Exercise instructions: Only the lines holding the string "flow" are needed; copy each of them from the data.

Given information:
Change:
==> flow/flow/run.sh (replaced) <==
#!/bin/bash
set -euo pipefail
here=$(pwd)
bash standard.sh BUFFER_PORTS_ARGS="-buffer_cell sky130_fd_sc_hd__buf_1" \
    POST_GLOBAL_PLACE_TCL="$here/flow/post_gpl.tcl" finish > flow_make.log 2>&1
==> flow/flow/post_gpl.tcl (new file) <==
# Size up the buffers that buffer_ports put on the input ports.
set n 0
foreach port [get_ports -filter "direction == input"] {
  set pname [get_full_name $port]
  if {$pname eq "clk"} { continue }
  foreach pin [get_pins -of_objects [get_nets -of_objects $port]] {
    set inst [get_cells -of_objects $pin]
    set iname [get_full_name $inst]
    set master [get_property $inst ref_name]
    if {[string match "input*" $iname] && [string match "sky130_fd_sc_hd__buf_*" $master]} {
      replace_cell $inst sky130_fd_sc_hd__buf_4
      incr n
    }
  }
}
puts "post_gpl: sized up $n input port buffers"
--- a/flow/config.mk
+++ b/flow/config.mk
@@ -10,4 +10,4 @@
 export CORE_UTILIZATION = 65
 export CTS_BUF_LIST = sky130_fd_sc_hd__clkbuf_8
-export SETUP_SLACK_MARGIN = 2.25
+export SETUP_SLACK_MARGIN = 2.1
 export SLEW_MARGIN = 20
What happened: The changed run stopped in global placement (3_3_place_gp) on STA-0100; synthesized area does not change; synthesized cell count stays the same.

Reply:
==> flow/flow/run.sh (replaced) <==
    POST_GLOBAL_PLACE_TCL="$here/flow/post_gpl.tcl" finish > flow_make.log 2>&1
==> flow/flow/post_gpl.tcl (new file) <==
--- a/flow/config.mk
+++ b/flow/config.mk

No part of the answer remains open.